Now, I have to give credit to Mr. Gary Schellenberger (or his office) for responding to my letter. I appreciated very much the fact that my opinions were being acknowledged and that someone was taking the time to respond. This is how democracy should work! Yet, the response seemed somewhat lacking in thoughtful consideration of what I was requesting. The response read, in part, as follows:
As I am sure you are aware, the Canadian Broadcasting Corporation is a Crown Corporation that acts at arm's length from the Government. If Parliament were to intervene in a day-to-day operations decision, it would ruin its independence.
Now, wait a second, I thought. I am not requesting that the CHPC interfere in day-to-day operations of the CBC! I am merely requesting that the CHPC "encourage CBC Radio management to make it possible for CBC Radio Two listeners to express their opinions in an open, public forum"! If it is not the CHPC's mandate to remind the CBC when they are not meeting the expectations of their shareholders, then whose responsibility is it? Given the mandate listed on the CHPCs web site, I thought this well within the mandate of the CHPC.
So, I sent the following reply to Mr.
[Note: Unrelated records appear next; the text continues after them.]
--- src/rtl/sram_frame_scheduler.sv ---
// rtl/sram_frame_scheduler.sv - LED frame buffer controller: host port on SRAM port 0, prefetching frame readout on port 1
module sram_frame_scheduler #(
    parameter int ASIZE      = 8,
    parameter int DSIZE      = 24,
    parameter int FIFO_DEPTH = 4
) (
    input  logic             clk,
    input  logic             rst,
    input  logic             host_req,
    input  logic             host_we,
    input  logic [ASIZE-1:0] host_addr,
    input  logic [DSIZE-1:0] host_wdata,
    output logic             host_ack,
    output logic [DSIZE-1:0] host_rdata,
    input  logic             start,
    input  logic [ASIZE-1:0] base_addr,
    input  logic [ASIZE:0]   length,
    output logic             busy,
    output logic             done,
    output logic             pix_valid,
    input  logic             pix_ready,
    output logic [DSIZE-1:0] pix_data,
    output logic             pix_last,
    output logic             sram_cs0_n,
    output logic             sram_we0_n,
    output logic [ASIZE-1:0] sram_addr0,
    output logic [DSIZE-1:0] sram_wdata0,
    input  logic [DSIZE-1:0] sram_rdata0,
    output logic             sram_cs1_n,
    output logic [ASIZE-1:0] sram_addr1,
    input  logic [DSIZE-1:0] sram_rdata1
);
    localparam int PW = $clog2(FIFO_DEPTH);

    typedef enum logic [1:0] {H_IDLE, H_W1, H_W2} host_state_t;
    typedef enum logic [1:0] {F_IDLE, F_RUN, F_DRAIN} frame_state_t;

    host_state_t  host_q, host_d;
    frame_state_t frame_q, frame_d;

    logic [ASIZE-1:0] base_q;
    logic [ASIZE:0]   len_q;
    logic [ASIZE:0]   idx_q;
    logic             zero_done_q;
    logic [1:0]       infl_v_q;
    logic [1:0]       infl_last_q;
    logic [DSIZE-1:0] fifo_data [FIFO_DEPTH];
    logic             fifo_last [FIFO_DEPTH];
    logic [PW-1:0]    wr_ptr_q, rd_ptr_q;
    logic [PW:0]      count_q;

    logic       start_ok, issue, issue_last, push, pop, drain_empty, credit_ok;
    logic [1:0] inflight_cnt;

    always_ff @(posedge clk or posedge rst) begin
        if (rst) host_q <= H_IDLE;
        else     host_q <= host_d;
    end

    always_comb begin
        host_d      = host_q;
        sram_cs0_n  = 1'b1;
        sram_we0_n  = 1'b1;
        sram_addr0  = '0;
        sram_wdata0 = '0;
        host_ack    = 1'b0;
        host_rdata  = '0;
        case (host_q)
            H_IDLE: begin
                if (host_req) begin
                    sram_cs0_n  = 1'b0;
                    sram_we0_n  = ~host_we;
                    sram_addr0  = host_addr;
                    sram_wdata0 = host_wdata;
                    host_d      = H_W1;
                end
            end
            H_W1: host_d = H_W2;
            H_W2: begin
                host_ack   = 1'b1;
                host_rdata = sram_rdata0;
                host_d     = H_IDLE;
            end
            default: host_d = H_IDLE;
        endcase
    end

    // Credits count both FIFO entries and reads still in the SRAM pipeline.
    assign inflight_cnt = {1'b0, infl_v_q[0]} + {1'b0, infl_v_q[1]};
    assign credit_ok    = (count_q + {1'b0, inflight_cnt}) < (PW+1)'(FIFO_DEPTH);
    assign start_ok     = start && (frame_q == F_IDLE);
    assign issue        = (frame_q == F_RUN) && credit_ok;
    assign issue_last   = (idx_q == len_q - (ASIZE+1)'(1));
    assign push         = infl_v_q[1];
    assign pix_valid    = (count_q != '0);
    assign pop          = pix_valid && pix_ready;
    assign drain_empty  = (count_q == '0) && (infl_v_q == 2'b00);

    always_ff @(posedge clk or posedge rst) begin
        if (rst) frame_q <= F_IDLE;
        else     frame_q <= frame_d;
    end

    always_comb begin
        frame_d = frame_q;
        case (frame_q)
            F_IDLE:  if (start_ok && (length != '0)) frame_d = F_RUN;
            F_RUN:   if (issue && issue_last) frame_d = F_DRAIN;
            F_DRAIN: if (drain_empty) frame_d = F_IDLE;
            default: frame_d = F_IDLE;
        endcase
    end

    assign done       = zero_done_q || ((frame_q == F_DRAIN) && drain_empty);
    assign busy       = (frame_q == F_RUN) || ((frame_q == F_DRAIN) && !drain_empty);
    assign sram_cs1_n = ~issue;
    assign sram_addr1 = issue ? (base_q + idx_q[ASIZE-1:0]) : '0;
    assign pix_data   = pix_valid ? fifo_data[rd_ptr_q] : '0;
    assign pix_last   = pix_valid ? fifo_last[rd_ptr_q] : 1'b0;

    always_ff @(posedge clk or posedge rst) begin
        if (rst) begin
            base_q      <= '0;
            len_q       <= '0;
            idx_q       <= '0;
            zero_done_q <= 1'b0;
            infl_v_q    <= '0;
            infl_last_q <= '0;
            wr_ptr_q    <= '0;
            rd_ptr_q    <= '0;
            count_q     <= '0;
        end else begin
            zero_done_q <= start_ok && (length == '0);
            if (start_ok) begin
                base_q <= base_addr;
                len_q  <= length;
                idx_q  <= '0;
            end else if (issue) begin
                idx_q <= idx_q + (ASIZE+1)'(1);
            end
            infl_v_q    <= {infl_v_q[0], issue};
            infl_last_q <= {infl_last_q[0], issue && issue_last};
            if (push) wr_ptr_q <= wr_ptr_q + 1'b1;
            if (pop)  rd_ptr_q <= rd_ptr_q + 1'b1;
            case ({push, pop})
                2'b10:   count_q <= count_q + 1'b1;
                2'b01:   count_q <= count_q - 1'b1;
                default: count_q <= count_q;
            endcase
        end
    end

    // Storage needs no reset: outputs are gated by the count.
    always_ff @(posedge clk) begin
        if (push) begin
            fifo_data[wr_ptr_q] <= sram_rdata1;
            fifo_last[wr_ptr_q] <= infl_last_q[1];
        end
    end
endmodule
Gary Schellenbergers office shortly after April 27, 2007:
Dear Mr. Schellenberger,
Thank you for your April 16 letter in response to my letter sent March 28. I very much appreciate the fact that you have taken the time to consider my letter and to respond.
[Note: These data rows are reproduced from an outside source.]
--- config.mk ---
export PLATFORM = sky130hd
export DESIGN_NAME = door_plant
export DESIGN_NICKNAME = d
export VERILOG_FILES = /design/src/rtl/door_plant.sv
export SDC_FILE = /design/constraint.sdc
export NUM_CORES = 1
export LEC_CHECK = 0
export BUFFER_PORTS_ARGS = -buffer_cell sky130_fd_sc_hd__buf_2
export CAP_MARGIN = 20
export CORE_AREA = 5 5 68 70
export CTS_CLUSTER_DIAMETER = 80
export DETAILED_ROUTE_END_ITERATION = 7
export DIE_AREA = 0 0 73 75
export GPL_ROUTABILITY_DRIVEN = 0
export PLACE_DENSITY = 0.62
export SLEW_MARGIN = 20
export SYNTH_ARGS = -nofsm -noshare
export SYNTH_HDL_FRONTEND = slang
export SYNTH_SLANG_ARGS = --single-unit
--- constraint.sdc ---
create_clock -name clk -period 3.4 [get_ports clk]
set_input_delay 0.34 -clock clk [delete_from_list [all_inputs] [get_ports clk]]
set_output_delay 0.34 -clock clk [all_outputs]
set_load 0.01 [all_outputs]
--- src/rtl/door_plant.sv ---
// Garage door plant: integrates door position from the UP_m/DN_m motor drives and
// produces the limit sensors, a state code, overrun pulses and a sticky conflict fault.
module door_plant #(
    parameter int POS_MAX    = 16,
    parameter int SPEED_DIV  = 4,
    parameter int RESET_OPEN = 0,
    parameter int POS_W      = 8
) (
    input  logic             clk,
    input  logic             rst,
    input  logic             UP_m,
    input  logic             DN_m,
    output logic             UP_max,
    output logic             DN_max,
    output logic [POS_W-1:0] pos,
    output logic [2:0]       state,
    output logic             overrun,
    output logic             fault
);

    localparam int PW = $clog2(SPEED_DIV) + 1;
    localparam logic [PW-1:0]    DIV_M1    = PW'(SPEED_DIV - 1);
    localparam logic [POS_W-1:0] POS_TOP   = POS_W'(POS_MAX);
    localparam logic [POS_W-1:0] POS_RESET = (RESET_OPEN != 0) ? POS_W'(POS_MAX) : {POS_W{1'b0}};

    typedef enum logic [2:0] {
        ST_CLOSED  = 3'd0,
        ST_OPENING = 3'd1,
        ST_OPEN    = 3'd2,
        ST_CLOSING = 3'd3,
        ST_STOPPED = 3'd4,
        ST_FAULT   = 3'd5
    } door_state_t;

    localparam door_state_t ST_RESET = (RESET_OPEN != 0) ? ST_OPEN : ST_CLOSED;

    door_state_t      state_r, state_s;
    logic [POS_W-1:0] pos_r, pos_s;
    logic [PW-1:0]    presc_r, presc_s;
    logic [PW-1:0]    cnt_s;
    logic             fault_r, fault_s;
    logic             overrun_r, overrun_s;
    logic             up_max_r, dn_max_r;
    logic             last_up_r, last_dn_r;

    // Next position, prescaler, fault and state from the current drive inputs.
    always_comb begin
        pos_s     = pos_r;
        presc_s   = presc_r;
        fault_s   = fault_r;
        overrun_s = 1'b0;
        state_s   = state_r;
        // A reversal restarts the step from zero but this edge still counts.
        cnt_s     = ((UP_m && last_dn_r) || (DN_m && last_up_r)) ? {PW{1'b0}} : presc_r;
        if (fault_r) begin
            state_s = ST_FAULT;
        end else if (UP_m && DN_m) begin
            fault_s = 1'b1;
            state_s = ST_FAULT;
        end else begin
            if (UP_m) begin
                if (pos_r == POS_TOP) begin
                    overrun_s = 1'b1;
                    presc_s   = {PW{1'b0}};
                end else if (cnt_s == DIV_M1) begin
                    pos_s   = pos_r + {{(POS_W-1){1'b0}}, 1'b1};
                    presc_s = {PW{1'b0}};
                end else begin
                    presc_s = cnt_s + {{(PW-1){1'b0}}, 1'b1};
                end
            end else if (DN_m) begin
                if (pos_r == {POS_W{1'b0}}) begin
                    overrun_s = 1'b1;
                    presc_s   = {PW{1'b0}};
                end else if (cnt_s == DIV_M1) begin
                    pos_s   = pos_r - {{(POS_W-1){1'b0}}, 1'b1};
                    presc_s = {PW{1'b0}};
                end else begin
                    presc_s = cnt_s + {{(PW-1){1'b0}}, 1'b1};
                end
            end else begin
                presc_s = {PW{1'b0}};
            end

            if (pos_s == POS_TOP) begin
                state_s = ST_OPEN;
            end else if (pos_s == {POS_W{1'b0}}) begin
                state_s = ST_CLOSED;
            end else if (UP_m) begin
                state_s = ST_OPENING;
            end else if (DN_m) begin
                state_s = ST_CLOSING;
            end else begin
                state_s = ST_STOPPED;
            end
        end
    end

    // State register; limit sensors are registered from the next position so
    // they change in the same cycle as pos.
    always_ff @(posedge clk) begin
        if (!rst) begin
            pos_r     <= POS_RESET;
            presc_r   <= {PW{1'b0}};
            state_r   <= ST_RESET;
            fault_r   <= 1'b0;
            overrun_r <= 1'b0;
            up_max_r  <= (POS_RESET == POS_TOP);
            dn_max_r  <= (POS_RESET == {POS_W{1'b0}});
            last_up_r <= 1'b0;
            last_dn_r <= 1'b0;
        end else begin
            pos_r     <= pos_s;
            presc_r   <= presc_s;
            state_r   <= state_s;
            fault_r   <= fault_s;
            overrun_r <= overrun_s;
            up_max_r  <= (pos_s == POS_TOP);
            dn_max_r  <= (pos_s == {POS_W{1'b0}});
            last_up_r <= fault_s ? last_up_r : UP_m;
            last_dn_r <= fault_s ? last_dn_r : DN_m;
        end
    end

    assign pos     = pos_r;
    assign state   = state_r;
    assign fault   = fault_r;
    assign overrun = overrun_r;
    assign UP_max  = up_max_r;
    assign DN_max  = dn_max_r;

endmodule

==> metrics <==
status=complete, no violations; top cells by area, synth=dfxtp_1 (24%), nand2_1 (4.2%), a21oi_1 (3.9%); layout cells sized above 1=0.213; Worst Path Arrival=2.96 ns; worst r2r src=last_up_r; initial DRC count=134; cell row count=23; Crit path top cell by count=o21ai_0; kind of cell adding the most delay to the critical path=simple AND/OR/NAND/NOR gates; Final Critical Period=2.80 ns; Num CTS Buffers=3; Net Sw Frac=0.276; Final Hold Violating Endpoints=0; Post-synth EDFFs=0; final setup fails=0; Max-Cap Viols=0; Slew Limit Fails=0; P_leak=0.000722 µW; most common cell after layout, fill and taps aside=dfxtp_1; Worst Setup Path Type=reg2reg; most frequent cells in the layout=dfxtp_1 (20), nand2_1 (19), buf_2 (18); Synth top area share=0.238; drt via density=6.12; WP buf/inv=0; initial antenna violation count=0; Clock Root Buffer=clkbuf_8; launch point of the worst path=last_up_r; Worst Min Path Start=rst; clk buf depth=2; Clock Latency Late Sink=0.26 ns; CP max stage delay=0.36 ns; ANT nets after route=0; Max Fclk=358 MHz; largest net degree at the start of global routing=22; Final Skew=0.00159 ns; Worst Path Max Fanout=7; Port Buf Inserts=18; routed wire length=4.54 mm; total number of vias=1598; crit share post-route=0.822; asr flop ratio synth=0; post-synthesis cell area=1680 µm²; Synth-to-Final Area Change=7.30%; critical path launch point type=flop; hold_buf cts=0; internal power=456 µW; H-tree depth=1; Die ar.=5480 µm²; CP required=3.57 ns; DRC violations left=0; sequential power share=0.409; clock network fraction of design power=0.383; TritonCTS clock tree=yes; total grt overflow=0; Resized Gates After CTS=0; clock sink total=20; Seq/Total Area, Yosys=0.238; global-route wire length before repair=7.46 mm; Total GRT Usage=0.176; Clock transition at path regs=0.08 ns; #FFs+latches synth=20; HPWL after DPL=3.28 mm; Die X=73 µm; Setup crit end kind=flop; Rel. slew slack=0.355; Core ar.=3910 µm²; final design utilization=0.461; Gate power share=0.207; RSZ-0062 raised after global routing=no; number of global-route vias before repair=1465; HP Class=in2reg; Synth Warn #=0; area leader, netlist=dfxtp_1; postcts setup bufs=0; Cells after Synth=201; Mean Syn Cell Area=8.36 µm²; Nets=219; CP max-delay cell=a211oi_1; worst IR drop on VDD=0.000164 V; P per Cell Area=349 nW/µm²; Net Count, Synth=208; DR WL/cell=17.4 µm; post-synthesis cell type count=65; pre-CTS WS=0.557 ns; Net Sw Power=174 µW; Die H=75 µm; crit-path cells=a22oi_2 > and2_1 > ha_1 > nor4bb_1 > o21ai_0 > o21ai_0 > nand3_1 > a211oi_1 > nand4_1 > nor4b_1; Setup TNS=0 ns; I/O pin total=19; Slew @ Worst Pin=0.967 ns; iteration count of the initial detailed-routing pass=4; Initial Util=0.429; setup ws final=0.605 ns; Main synth FF type=dfxtp_1; number of antenna diodes=0
cells in the mapped netlist (2+ instances only):
cell type	count
dfxtp_1	20
nand2_1	19
nor2_1	17
a21oi_1	13
inv_1	8
nand3_1	7
nor3_1	7
o21ai_0	7
and2_1	5
and3_1	5
buf_4	5
buf_6	5
a211oi_1	4
a21o_1	4
mux2i_1	4
or3_1	4
a31oi_1	3
buf_2	3
ha_1	3
nand4_1	3
o221ai_1	3
xnor2_1	3
and4bb_4	2
clkbuf_1	2
nor3_2	2
nor4b_1	2
o21a_1	2
o22a_2	2
power groups by stage:
stage	clock network, µW	registers (µW)	logic (µW)
after floorplan	0	264	98.6
after global placement	0	263	131
after detailed placement	0	263	130
after CTS	249	258	130
after global routing	258	260	144
final	241	258	131
final timing paths:
check | to | slack [ns] | cells after the start
setup reg to reg | UP_max | 0.60 | 10
hold reg to reg | presc_r[1] | 0.49 | 2
setup / recovery | UP_max | 0.60 | 10
hold / removal | DN_max | 0.37 | 2
registers in the layout, indices dropped and copies added (netlist names):
register and count:
state 3, UP_max 1, pos 8, DN_max 1
overrun 1, presc_r 3, last_up_r 1, fault 1
last_dn_r 1
per-stage QoR:
step	cell area, µm²	total power [µW]	hold slack, ns	instances
after CTS	1800	636	0.364	261
final	1800	630	0.374	261
after detailed placement	1730	393	0.472	257
after floorplan	1680	362	0.446	201
after global routing	1800	662	0.380	261
after global placement	1730	394	0.475	257
area by class of cell:
cell class | count | area, µm²
inverter | 9 | 33.8
multi-input combinational | 156 | 1110
fill | 415 | 2110
sequential | 20 | 400
timing repair buffer | 22 | 120
clock buffer | 3 | 41.3
clock inverter | 1 | 30.0
tap | 50 | 62.6
per-layer routing:
layer	vias to the layer above	GRT usage	routed length [µm]
met3	12	0.0387	322
met1	727	0.242	2100
met2	79	0.272	2040
met4	0	0.0594	79
li1	780	-	-
met5	-	0	0
logic make-up after synthesis:
logic type / share of synthesized area
flops: 0.238
fa+ha+maj: 0.0223
mux: 0.0238
compound gates: 0.324
simple gates: 0.278
xor+xnor: 0.0156
buf+inv: 0.0983
Note: power is estimated with default switching activity, not from simulation.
However, I am afraid that there is a misunderstanding of my request. I am not requesting that Parliament interfere in the day-to-day operating decisions of the Canadian Broadcasting Corporation. I am instead merely asking that the Standing Committee on Canadian Heritage consider the opinions of Canadians with respect to the manner in which the Canadian Broadcasting Corporation is carrying out its mandate. Given the Standing Committee's investigation of the role of the CBC/Radio-Canada as a public broadcaster in the 21st century, I thought that the opinions of CBC Radio Two listeners would be especially relevant at this time. I thought it would also be of interest to the Standing Committee to know that there are some CBC Radio listeners who believe that CBC Radio is not fulfilling its mandate and is not taking into consideration the opinions of Canadians.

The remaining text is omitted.